== Segment start ==

==> config.mk <==
export PLATFORM = sky130hd
export DESIGN_NAME = instruction_encoder
export DESIGN_NICKNAME = d
export VERILOG_FILES = /design/src/rtl/instruction_encoder.sv
export SDC_FILE = /design/constraint.sdc
export NUM_CORES = 1
export LEC_CHECK = 0
export CORE_ASPECT_RATIO = 0.8
export CORE_MARGIN = 3
export CORE_UTILIZATION = 43
export DETAILED_ROUTE_END_ITERATION = 10
export HOLD_SLACK_MARGIN = 0.02
export PLACE_DENSITY_LB_ADDON = 0.15
export SYNTH_ARGS = -nofsm -noshare
export SYNTH_HDL_FRONTEND = slang
export SYNTH_SLANG_ARGS = --single-unit
==> constraint.sdc <==
create_clock -name clk -period 2 [get_ports clk]
set_input_delay 0.3 -clock clk [delete_from_list [all_inputs] [get_ports clk]]
set_output_delay 0.3 -clock clk [all_outputs]
set_load 0.05 [all_outputs]
--- src/rtl/core_pipe_ctrl.sv ---
// Decode-stage progress controller: owns the s2 valid bit, interlocks load-use
// hazards against one outstanding load, handles flush and fetch-byte consumption.
module core_pipe_ctrl #(
  parameter int REG_ADDR_R = 4,
  parameter int CNT_W      = 32
) (
  input  logic                  g_clk,
  input  logic                  g_resetn,
  input  logic                  s1_valid,
  input  logic                  s1_16bit,
  input  logic                  s1_32bit,
  input  logic [REG_ADDR_R:0]   s1_rs1_addr,
  input  logic [REG_ADDR_R:0]   s1_rs2_addr,
  input  logic                  s1_rs1_used,
  input  logic                  s1_rs2_used,
  input  logic [REG_ADDR_R:0]   s1_rd,
  input  logic                  s1_is_load,
  output logic                  s2_eat_2,
  output logic                  s2_eat_4,
  output logic                  s2_ld,
  output logic                  s2_valid,
  output logic                  s3_valid,
  input  logic                  s3_ready,
  input  logic                  flush,
  input  logic                  ld_done,
  input  logic                  ld_cancel,
  output logic                  ev_hazard,
  output logic                  ev_backpr,
  output logic [CNT_W-1:0]      cnt_hazard,
  output logic [CNT_W-1:0]      cnt_backpr
);

  logic                s2_valid_q, s2_valid_d;
  logic                s2_is_load_q, s2_is_load_d;
  logic [REG_ADDR_R:0] s2_rd_q, s2_rd_d;
  logic                pend_vld_q, pend_vld_d;
  logic [REG_ADDR_R:0] pend_rd_q, pend_rd_d;
  logic [CNT_W-1:0]    cnt_hazard_q, cnt_hazard_d;
  logic [CNT_W-1:0]    cnt_backpr_q, cnt_backpr_d;

  logic ld_blk, s2_fire, s2_free, hazard, s1_fire;
  logic rs1_match, rs2_match;

  // x0 is hardwired zero, so it can never be the target of a pending load
  function automatic logic src_match(
    input logic [REG_ADDR_R:0] a,
    input logic                used,
    input logic                s2v,
    input logic                s2l,
    input logic [REG_ADDR_R:0] s2rd,
    input logic                pv,
    input logic                dn,
    input logic [REG_ADDR_R:0] prd
  );
    return used && (a != '0) &&
           ((s2v && s2l && (a == s2rd)) || (pv && !dn && (a == prd)));
  endfunction

  always_comb begin
    ld_blk    = s2_is_load_q & pend_vld_q & ~ld_done;
    s3_valid  = s2_valid_q & ~ld_blk;
    s2_fire   = s3_valid & s3_ready;
    s2_free   = ~s2_valid_q | s2_fire;
    rs1_match = src_match(s1_rs1_addr, s1_rs1_used, s2_valid_q, s2_is_load_q,
                          s2_rd_q, pend_vld_q, ld_done, pend_rd_q);
    rs2_match = src_match(s1_rs2_addr, s1_rs2_used, s2_valid_q, s2_is_load_q,
                          s2_rd_q, pend_vld_q, ld_done, pend_rd_q);
    hazard    = s1_valid & (rs1_match | rs2_match);
    // Gated by reset so nothing is consumed while reset is held
    s1_fire   = g_resetn & s1_valid & s2_free & ~hazard & ~flush;
    s2_ld     = s1_fire;
    s2_eat_2  = s1_fire & s1_16bit;
    s2_eat_4  = s1_fire & s1_32bit;
    ev_hazard = hazard & s2_free & ~flush;
    ev_backpr = s2_valid_q & ~s3_ready & ~flush;
  end

  always_comb begin
    s2_valid_d   = s2_valid_q;
    s2_is_load_d = s2_is_load_q;
    s2_rd_d      = s2_rd_q;
    pend_vld_d   = pend_vld_q;
    pend_rd_d    = pend_rd_q;
    cnt_hazard_d = cnt_hazard_q;
    cnt_backpr_d = cnt_backpr_q;

    if (flush)        s2_valid_d = 1'b0;
    else if (s1_fire) s2_valid_d = 1'b1;
    else if (s2_fire) s2_valid_d = 1'b0;

    if (s1_fire) begin
      s2_is_load_d = s1_is_load;
      s2_rd_d      = s1_rd;
    end

    // A new issue beats a same-cycle done: the done belongs to the older load
    if (s2_fire && s2_is_load_q && !flush) begin
      pend_vld_d = 1'b1;
      pend_rd_d  = s2_rd_q;
    end else if (ld_done || ld_cancel) begin
      pend_vld_d = 1'b0;
    end

    if (ev_hazard) cnt_hazard_d = cnt_hazard_q + CNT_W'(1);
    if (ev_backpr) cnt_backpr_d = cnt_backpr_q + CNT_W'(1);
  end

  always_ff @(posedge g_clk or negedge g_resetn) begin
    if (!g_resetn) begin
      s2_valid_q   <= 1'b0;
      s2_is_load_q <= 1'b0;
      s2_rd_q      <= '0;
      pend_vld_q   <= 1'b0;
      pend_rd_q    <= '0;
      cnt_hazard_q <= '0;
      cnt_backpr_q <= '0;
    end else begin
      s2_valid_q   <= s2_valid_d;
      s2_is_load_q <= s2_is_load_d;
      s2_rd_q      <= s2_rd_d;
      pend_vld_q   <= pend_vld_d;
      pend_rd_q    <= pend_rd_d;
      cnt_hazard_q <= cnt_hazard_d;
      cnt_backpr_q <= cnt_backpr_d;
    end
  end

  assign s2_valid   = s2_valid_q;
  assign cnt_hazard = cnt_hazard_q;
  assign cnt_backpr = cnt_backpr_q;

endmodule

== Segment end ==

* **TASK PROMPT**: Show the lines of the material that contain the word "else".

* **RESPONSE BOX**:
    else if (s1_fire) s2_valid_d = 1'b1;
    else if (s2_fire) s2_valid_d = 1'b0;
    end else if (ld_done || ld_cancel) begin
    end else begin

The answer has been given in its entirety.